◆ Your task
Nothing but the lines from the one containing "From an optimization" through the one containing "parameter [31:0] REF_CLK", both included, should be given again, each exactly as written below.
*** Information shown ***
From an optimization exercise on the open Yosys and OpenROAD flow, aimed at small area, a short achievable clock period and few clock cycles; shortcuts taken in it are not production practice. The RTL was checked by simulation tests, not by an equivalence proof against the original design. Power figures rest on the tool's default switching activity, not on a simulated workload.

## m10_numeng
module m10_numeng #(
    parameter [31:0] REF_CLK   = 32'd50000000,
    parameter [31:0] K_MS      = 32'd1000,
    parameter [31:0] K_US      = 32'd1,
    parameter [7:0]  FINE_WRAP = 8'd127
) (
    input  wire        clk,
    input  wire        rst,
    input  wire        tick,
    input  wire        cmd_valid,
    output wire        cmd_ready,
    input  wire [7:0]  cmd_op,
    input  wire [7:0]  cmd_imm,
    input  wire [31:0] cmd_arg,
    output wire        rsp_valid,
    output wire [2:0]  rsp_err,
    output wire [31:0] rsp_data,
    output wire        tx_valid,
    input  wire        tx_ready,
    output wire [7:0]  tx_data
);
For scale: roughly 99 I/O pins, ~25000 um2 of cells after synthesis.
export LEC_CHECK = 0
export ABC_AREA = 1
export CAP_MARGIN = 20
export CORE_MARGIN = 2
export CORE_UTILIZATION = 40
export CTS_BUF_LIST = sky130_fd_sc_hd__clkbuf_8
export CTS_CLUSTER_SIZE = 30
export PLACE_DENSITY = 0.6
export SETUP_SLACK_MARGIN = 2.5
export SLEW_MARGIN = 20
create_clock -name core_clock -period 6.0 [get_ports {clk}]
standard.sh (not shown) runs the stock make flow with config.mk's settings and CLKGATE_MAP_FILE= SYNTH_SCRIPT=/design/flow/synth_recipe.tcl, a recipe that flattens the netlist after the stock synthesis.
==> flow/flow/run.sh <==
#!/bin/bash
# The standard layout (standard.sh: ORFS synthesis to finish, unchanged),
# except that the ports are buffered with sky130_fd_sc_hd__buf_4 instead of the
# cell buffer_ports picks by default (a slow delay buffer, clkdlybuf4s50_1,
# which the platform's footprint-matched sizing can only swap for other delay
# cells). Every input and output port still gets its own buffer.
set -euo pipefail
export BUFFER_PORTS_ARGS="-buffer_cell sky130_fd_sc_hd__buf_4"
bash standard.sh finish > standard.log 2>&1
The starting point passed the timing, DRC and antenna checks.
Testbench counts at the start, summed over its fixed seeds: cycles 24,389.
*** End of Information shown ***
*** Information shown ***
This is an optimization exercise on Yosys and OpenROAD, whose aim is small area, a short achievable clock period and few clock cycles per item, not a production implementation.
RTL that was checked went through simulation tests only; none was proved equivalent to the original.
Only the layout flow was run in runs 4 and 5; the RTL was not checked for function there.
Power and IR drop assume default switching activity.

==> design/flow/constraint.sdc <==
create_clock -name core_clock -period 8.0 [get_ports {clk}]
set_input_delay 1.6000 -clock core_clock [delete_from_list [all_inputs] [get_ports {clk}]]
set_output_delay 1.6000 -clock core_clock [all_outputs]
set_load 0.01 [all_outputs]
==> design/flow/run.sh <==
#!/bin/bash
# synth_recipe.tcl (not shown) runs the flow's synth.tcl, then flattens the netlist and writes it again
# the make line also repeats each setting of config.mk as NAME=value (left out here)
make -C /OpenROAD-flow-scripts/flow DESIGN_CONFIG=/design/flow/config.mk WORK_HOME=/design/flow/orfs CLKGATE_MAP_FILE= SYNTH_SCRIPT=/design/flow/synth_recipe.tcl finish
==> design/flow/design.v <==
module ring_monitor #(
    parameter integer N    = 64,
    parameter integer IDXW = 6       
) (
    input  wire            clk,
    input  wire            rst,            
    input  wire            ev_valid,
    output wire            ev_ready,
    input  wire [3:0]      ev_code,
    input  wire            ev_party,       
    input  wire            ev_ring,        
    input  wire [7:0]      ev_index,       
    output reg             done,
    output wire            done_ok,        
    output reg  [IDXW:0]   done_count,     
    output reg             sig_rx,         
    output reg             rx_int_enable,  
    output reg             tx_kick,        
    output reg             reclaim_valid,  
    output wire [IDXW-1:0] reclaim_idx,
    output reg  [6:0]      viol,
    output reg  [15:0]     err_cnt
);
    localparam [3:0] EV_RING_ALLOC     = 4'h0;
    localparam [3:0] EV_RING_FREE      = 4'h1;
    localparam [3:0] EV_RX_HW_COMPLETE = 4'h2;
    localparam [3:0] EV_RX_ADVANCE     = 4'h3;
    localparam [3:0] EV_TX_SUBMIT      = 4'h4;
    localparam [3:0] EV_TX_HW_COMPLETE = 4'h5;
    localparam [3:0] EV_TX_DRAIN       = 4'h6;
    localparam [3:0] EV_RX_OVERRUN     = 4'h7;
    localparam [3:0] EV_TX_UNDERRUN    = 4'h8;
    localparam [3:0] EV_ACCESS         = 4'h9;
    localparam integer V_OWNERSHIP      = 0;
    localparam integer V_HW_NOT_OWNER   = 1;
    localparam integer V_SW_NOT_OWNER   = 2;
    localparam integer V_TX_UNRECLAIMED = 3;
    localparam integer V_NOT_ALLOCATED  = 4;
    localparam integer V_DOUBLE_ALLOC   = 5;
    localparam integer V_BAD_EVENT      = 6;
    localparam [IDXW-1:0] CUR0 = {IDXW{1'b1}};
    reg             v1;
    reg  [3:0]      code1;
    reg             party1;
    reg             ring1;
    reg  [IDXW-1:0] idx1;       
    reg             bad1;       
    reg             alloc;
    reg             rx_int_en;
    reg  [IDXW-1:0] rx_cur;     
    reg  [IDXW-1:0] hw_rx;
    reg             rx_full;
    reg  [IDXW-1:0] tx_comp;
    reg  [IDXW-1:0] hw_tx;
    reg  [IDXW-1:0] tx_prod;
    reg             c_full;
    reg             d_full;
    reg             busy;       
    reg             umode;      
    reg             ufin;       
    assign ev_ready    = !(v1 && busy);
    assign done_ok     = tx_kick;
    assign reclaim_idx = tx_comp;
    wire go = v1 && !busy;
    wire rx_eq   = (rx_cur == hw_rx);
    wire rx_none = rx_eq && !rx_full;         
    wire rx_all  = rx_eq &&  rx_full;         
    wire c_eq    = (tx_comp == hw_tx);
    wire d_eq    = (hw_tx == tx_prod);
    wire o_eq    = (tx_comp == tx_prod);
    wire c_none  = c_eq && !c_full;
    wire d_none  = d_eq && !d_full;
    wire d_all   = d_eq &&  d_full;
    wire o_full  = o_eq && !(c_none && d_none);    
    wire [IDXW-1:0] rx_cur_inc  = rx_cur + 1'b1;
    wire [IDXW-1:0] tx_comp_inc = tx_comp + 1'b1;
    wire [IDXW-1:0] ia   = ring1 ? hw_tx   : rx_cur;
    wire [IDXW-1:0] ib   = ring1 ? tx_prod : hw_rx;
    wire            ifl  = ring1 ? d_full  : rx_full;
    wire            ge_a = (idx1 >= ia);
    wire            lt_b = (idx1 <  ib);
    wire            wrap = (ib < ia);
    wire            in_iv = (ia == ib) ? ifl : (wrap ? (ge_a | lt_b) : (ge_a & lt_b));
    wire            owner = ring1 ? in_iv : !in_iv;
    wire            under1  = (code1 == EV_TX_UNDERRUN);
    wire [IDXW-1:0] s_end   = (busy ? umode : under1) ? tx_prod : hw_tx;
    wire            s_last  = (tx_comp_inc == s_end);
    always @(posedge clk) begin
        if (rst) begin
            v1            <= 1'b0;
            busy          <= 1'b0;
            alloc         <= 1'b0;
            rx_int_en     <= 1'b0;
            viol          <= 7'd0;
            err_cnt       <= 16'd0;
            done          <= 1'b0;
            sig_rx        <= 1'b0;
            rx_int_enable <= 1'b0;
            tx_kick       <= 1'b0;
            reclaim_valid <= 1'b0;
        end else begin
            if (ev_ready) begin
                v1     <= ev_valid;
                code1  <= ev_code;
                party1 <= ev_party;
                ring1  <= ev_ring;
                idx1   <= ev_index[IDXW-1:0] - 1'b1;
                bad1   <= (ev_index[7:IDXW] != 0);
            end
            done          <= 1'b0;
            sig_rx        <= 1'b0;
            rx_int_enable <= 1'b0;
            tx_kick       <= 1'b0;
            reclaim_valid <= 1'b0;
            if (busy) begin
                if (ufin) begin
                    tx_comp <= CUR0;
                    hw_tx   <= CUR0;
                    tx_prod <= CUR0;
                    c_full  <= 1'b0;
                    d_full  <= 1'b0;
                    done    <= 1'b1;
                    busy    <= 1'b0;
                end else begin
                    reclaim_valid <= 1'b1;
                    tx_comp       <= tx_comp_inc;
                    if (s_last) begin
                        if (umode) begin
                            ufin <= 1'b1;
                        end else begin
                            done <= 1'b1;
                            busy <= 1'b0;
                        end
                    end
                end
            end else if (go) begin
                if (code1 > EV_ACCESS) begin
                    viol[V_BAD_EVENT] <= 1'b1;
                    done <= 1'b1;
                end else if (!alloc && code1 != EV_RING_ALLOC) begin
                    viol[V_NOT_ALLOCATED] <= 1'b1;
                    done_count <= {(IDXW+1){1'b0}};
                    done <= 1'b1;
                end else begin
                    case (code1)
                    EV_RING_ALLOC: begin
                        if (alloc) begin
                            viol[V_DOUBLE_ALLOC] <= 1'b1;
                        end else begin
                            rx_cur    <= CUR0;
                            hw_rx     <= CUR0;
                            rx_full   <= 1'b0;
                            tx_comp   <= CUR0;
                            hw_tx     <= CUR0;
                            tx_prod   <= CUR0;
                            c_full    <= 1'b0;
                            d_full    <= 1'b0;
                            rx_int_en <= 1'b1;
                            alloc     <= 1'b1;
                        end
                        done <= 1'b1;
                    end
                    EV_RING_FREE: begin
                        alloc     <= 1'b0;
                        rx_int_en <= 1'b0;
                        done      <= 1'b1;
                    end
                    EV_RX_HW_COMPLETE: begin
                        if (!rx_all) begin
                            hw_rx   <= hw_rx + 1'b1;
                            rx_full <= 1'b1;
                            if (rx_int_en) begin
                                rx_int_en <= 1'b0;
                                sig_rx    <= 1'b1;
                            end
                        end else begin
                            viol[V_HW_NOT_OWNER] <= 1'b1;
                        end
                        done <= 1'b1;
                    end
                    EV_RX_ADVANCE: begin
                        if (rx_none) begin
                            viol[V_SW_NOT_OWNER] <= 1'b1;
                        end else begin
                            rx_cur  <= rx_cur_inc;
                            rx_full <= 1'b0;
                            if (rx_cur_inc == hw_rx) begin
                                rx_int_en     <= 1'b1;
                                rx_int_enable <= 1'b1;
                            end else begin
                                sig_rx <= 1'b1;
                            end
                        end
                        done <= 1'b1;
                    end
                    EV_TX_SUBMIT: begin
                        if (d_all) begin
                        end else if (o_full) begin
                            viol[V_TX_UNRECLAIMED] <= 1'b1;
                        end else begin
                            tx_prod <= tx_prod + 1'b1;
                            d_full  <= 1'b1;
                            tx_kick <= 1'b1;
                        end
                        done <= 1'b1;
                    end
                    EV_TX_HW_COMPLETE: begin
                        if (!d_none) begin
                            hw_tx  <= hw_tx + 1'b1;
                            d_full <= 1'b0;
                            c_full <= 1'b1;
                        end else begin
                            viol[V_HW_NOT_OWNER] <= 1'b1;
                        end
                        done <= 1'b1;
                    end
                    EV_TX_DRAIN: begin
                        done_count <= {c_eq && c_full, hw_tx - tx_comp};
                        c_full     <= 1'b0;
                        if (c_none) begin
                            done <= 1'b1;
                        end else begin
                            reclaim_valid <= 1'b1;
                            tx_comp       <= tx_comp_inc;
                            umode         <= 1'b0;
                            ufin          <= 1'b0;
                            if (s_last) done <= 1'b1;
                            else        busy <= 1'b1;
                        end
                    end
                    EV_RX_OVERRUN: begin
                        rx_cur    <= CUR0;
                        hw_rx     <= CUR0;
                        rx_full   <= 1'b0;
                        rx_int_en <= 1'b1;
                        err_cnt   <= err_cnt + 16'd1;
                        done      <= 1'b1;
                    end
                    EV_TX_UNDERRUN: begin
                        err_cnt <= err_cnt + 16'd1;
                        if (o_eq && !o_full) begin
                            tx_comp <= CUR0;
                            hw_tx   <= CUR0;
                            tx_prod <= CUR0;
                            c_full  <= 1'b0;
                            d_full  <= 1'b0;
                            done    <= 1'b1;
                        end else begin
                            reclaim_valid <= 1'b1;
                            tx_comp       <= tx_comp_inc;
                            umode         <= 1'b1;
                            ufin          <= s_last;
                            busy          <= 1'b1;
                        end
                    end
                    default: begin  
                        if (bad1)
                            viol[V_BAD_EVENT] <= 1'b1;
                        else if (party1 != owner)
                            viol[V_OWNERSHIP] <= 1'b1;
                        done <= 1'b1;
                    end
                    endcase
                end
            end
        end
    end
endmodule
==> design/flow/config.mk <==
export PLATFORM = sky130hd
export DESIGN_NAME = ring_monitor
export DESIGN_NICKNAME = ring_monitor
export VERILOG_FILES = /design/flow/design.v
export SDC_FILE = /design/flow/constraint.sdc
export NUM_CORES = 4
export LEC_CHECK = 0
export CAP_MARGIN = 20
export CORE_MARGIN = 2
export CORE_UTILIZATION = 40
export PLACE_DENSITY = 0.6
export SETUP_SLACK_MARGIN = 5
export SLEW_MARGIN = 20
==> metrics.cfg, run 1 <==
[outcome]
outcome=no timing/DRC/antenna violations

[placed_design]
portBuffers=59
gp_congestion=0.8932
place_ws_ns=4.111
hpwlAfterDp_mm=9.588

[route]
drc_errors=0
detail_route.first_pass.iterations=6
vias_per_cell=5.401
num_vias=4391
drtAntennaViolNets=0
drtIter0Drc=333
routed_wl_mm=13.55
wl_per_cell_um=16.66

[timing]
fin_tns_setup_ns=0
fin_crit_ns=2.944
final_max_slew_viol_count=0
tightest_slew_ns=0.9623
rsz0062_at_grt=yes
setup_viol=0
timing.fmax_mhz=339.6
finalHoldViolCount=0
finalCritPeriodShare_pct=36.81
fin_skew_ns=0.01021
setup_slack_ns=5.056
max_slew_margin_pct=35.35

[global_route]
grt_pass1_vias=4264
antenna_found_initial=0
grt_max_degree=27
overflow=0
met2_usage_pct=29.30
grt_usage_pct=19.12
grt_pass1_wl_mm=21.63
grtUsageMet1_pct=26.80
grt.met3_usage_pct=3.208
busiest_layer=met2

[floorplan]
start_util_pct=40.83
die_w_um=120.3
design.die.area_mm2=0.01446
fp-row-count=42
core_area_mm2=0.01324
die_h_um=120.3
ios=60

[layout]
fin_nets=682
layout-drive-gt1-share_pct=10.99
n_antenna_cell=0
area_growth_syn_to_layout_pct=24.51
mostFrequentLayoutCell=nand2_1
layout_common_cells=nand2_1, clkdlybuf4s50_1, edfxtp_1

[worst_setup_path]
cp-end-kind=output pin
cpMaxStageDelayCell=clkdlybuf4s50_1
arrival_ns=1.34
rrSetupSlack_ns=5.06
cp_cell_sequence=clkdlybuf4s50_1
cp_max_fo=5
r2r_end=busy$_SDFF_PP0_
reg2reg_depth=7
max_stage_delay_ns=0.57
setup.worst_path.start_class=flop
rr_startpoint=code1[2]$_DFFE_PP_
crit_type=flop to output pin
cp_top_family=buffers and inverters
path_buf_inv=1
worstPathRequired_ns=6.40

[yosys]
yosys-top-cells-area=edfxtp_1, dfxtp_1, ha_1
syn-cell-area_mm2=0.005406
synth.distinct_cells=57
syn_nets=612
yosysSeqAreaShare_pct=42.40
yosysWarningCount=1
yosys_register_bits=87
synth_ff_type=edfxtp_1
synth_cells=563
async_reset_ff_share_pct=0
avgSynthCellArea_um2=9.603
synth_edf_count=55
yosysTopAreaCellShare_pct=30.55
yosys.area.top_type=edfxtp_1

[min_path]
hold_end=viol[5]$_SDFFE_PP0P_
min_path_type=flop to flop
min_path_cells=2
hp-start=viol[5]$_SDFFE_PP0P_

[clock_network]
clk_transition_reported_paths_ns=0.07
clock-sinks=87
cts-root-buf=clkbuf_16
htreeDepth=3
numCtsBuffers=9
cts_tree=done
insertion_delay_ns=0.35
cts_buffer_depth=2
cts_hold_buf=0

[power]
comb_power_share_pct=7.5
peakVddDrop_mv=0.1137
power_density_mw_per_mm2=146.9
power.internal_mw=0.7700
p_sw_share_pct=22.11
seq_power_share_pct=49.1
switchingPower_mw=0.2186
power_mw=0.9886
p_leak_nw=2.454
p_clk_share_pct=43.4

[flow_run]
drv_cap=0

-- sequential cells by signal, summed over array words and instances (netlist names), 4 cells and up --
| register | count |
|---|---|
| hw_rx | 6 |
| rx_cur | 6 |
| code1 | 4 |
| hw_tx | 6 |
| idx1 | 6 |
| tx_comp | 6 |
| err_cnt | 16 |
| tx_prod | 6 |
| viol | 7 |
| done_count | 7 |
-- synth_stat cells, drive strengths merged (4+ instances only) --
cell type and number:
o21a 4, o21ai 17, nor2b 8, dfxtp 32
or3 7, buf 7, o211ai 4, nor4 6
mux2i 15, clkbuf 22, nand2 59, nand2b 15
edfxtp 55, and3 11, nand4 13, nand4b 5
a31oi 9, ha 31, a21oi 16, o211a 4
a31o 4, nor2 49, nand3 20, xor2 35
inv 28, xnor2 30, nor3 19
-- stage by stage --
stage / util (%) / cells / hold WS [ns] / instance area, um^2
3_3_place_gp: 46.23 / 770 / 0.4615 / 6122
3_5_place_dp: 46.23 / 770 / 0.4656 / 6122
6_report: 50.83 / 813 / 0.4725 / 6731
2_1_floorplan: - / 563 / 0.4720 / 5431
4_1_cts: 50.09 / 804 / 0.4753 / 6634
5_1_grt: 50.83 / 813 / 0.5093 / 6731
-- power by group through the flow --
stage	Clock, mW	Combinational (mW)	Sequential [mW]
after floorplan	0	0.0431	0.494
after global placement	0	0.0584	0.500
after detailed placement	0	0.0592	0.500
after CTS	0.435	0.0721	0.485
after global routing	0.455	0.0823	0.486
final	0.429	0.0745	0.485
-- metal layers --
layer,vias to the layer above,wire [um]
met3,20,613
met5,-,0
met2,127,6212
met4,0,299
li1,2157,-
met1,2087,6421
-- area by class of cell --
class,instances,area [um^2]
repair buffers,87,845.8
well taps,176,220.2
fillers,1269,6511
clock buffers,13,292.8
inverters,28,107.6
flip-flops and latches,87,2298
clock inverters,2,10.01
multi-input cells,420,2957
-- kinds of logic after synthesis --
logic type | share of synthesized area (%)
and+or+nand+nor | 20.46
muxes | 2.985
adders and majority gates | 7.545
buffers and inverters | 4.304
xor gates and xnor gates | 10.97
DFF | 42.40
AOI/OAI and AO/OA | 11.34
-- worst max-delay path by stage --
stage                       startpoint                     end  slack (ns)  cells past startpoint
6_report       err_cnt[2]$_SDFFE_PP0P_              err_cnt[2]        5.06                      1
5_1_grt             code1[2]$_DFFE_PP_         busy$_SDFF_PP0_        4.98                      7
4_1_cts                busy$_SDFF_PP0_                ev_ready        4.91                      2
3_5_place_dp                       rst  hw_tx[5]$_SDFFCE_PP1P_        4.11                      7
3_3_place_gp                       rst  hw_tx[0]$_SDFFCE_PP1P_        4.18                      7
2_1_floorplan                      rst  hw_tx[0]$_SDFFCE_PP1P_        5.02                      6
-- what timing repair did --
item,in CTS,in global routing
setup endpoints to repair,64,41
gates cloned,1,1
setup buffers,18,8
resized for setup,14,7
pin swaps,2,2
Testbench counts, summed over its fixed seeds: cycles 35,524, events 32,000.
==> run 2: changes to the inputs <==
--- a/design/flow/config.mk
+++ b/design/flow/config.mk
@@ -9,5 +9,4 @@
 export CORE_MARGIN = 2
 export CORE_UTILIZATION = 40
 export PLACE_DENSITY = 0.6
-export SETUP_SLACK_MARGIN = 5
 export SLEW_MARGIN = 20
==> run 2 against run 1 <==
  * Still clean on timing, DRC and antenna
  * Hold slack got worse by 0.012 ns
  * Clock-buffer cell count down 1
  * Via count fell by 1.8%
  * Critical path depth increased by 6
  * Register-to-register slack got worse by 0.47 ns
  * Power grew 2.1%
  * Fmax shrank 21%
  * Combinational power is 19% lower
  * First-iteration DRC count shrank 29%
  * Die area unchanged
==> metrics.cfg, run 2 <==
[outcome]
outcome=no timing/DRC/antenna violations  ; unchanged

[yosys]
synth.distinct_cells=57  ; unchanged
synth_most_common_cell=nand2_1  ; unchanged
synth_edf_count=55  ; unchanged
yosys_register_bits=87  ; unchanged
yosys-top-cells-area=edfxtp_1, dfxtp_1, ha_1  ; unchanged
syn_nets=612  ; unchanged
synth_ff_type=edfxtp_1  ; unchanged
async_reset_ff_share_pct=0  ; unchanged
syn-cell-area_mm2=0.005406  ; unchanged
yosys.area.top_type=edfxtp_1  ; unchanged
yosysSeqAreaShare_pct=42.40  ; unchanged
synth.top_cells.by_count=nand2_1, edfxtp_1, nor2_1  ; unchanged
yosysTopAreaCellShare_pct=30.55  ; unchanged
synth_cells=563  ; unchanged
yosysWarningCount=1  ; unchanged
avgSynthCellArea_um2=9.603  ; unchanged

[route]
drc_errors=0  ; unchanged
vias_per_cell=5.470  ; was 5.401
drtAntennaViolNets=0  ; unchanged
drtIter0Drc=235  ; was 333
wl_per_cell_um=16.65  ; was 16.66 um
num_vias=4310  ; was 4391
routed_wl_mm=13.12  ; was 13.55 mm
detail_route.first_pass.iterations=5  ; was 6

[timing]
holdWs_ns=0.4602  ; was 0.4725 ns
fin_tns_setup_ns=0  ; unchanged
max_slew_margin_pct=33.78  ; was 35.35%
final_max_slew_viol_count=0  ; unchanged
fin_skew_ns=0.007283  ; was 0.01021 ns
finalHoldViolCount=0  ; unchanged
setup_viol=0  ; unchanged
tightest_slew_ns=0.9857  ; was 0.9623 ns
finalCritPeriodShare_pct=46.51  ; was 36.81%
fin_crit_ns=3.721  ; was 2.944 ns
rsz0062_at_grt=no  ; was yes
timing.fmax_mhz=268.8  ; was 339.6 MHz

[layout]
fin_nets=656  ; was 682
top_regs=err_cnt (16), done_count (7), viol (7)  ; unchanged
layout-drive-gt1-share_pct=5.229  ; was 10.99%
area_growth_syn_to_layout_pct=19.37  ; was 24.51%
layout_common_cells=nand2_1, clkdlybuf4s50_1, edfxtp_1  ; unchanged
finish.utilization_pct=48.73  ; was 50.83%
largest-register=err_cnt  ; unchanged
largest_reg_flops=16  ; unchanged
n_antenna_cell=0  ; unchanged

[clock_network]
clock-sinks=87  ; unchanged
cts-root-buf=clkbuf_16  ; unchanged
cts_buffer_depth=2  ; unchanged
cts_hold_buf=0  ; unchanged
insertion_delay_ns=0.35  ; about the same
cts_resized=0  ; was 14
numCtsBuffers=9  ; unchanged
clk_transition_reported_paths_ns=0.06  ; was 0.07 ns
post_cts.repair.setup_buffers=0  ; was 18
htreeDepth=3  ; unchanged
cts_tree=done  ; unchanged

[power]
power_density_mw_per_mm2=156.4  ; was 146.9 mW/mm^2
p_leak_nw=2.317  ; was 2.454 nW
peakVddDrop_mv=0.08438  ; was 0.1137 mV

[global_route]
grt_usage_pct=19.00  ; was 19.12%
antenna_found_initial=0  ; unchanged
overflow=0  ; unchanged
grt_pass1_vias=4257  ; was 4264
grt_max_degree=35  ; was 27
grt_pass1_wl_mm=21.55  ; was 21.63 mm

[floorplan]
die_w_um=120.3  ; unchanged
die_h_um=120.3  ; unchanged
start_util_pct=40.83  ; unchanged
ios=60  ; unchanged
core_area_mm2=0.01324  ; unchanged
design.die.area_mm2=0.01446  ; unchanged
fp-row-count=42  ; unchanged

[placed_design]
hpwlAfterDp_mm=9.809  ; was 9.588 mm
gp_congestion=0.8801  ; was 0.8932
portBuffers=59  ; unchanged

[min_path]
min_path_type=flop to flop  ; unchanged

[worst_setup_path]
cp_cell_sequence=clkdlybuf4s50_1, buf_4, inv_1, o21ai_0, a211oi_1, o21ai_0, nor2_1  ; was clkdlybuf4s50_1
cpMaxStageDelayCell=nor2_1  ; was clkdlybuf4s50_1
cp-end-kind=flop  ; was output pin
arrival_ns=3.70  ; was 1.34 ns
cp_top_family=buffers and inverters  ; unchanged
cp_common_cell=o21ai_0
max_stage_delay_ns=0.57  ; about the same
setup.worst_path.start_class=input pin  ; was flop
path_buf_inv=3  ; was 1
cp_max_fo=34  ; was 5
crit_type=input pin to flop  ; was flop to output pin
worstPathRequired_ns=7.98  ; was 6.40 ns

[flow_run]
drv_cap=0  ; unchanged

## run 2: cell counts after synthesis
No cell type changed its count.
*** End of Information shown ***
◆ Result of this task
From an optimization exercise on the open Yosys and OpenROAD flow, aimed at small area, a short achievable clock period and few clock cycles; shortcuts taken in it are not production practice. The RTL was checked by simulation tests, not by an equivalence proof against the original design. Power figures rest on the tool's default switching activity, not on a simulated workload.

## m10_numeng
module m10_numeng #(
    parameter [31:0] REF_CLK   = 32'd50000000,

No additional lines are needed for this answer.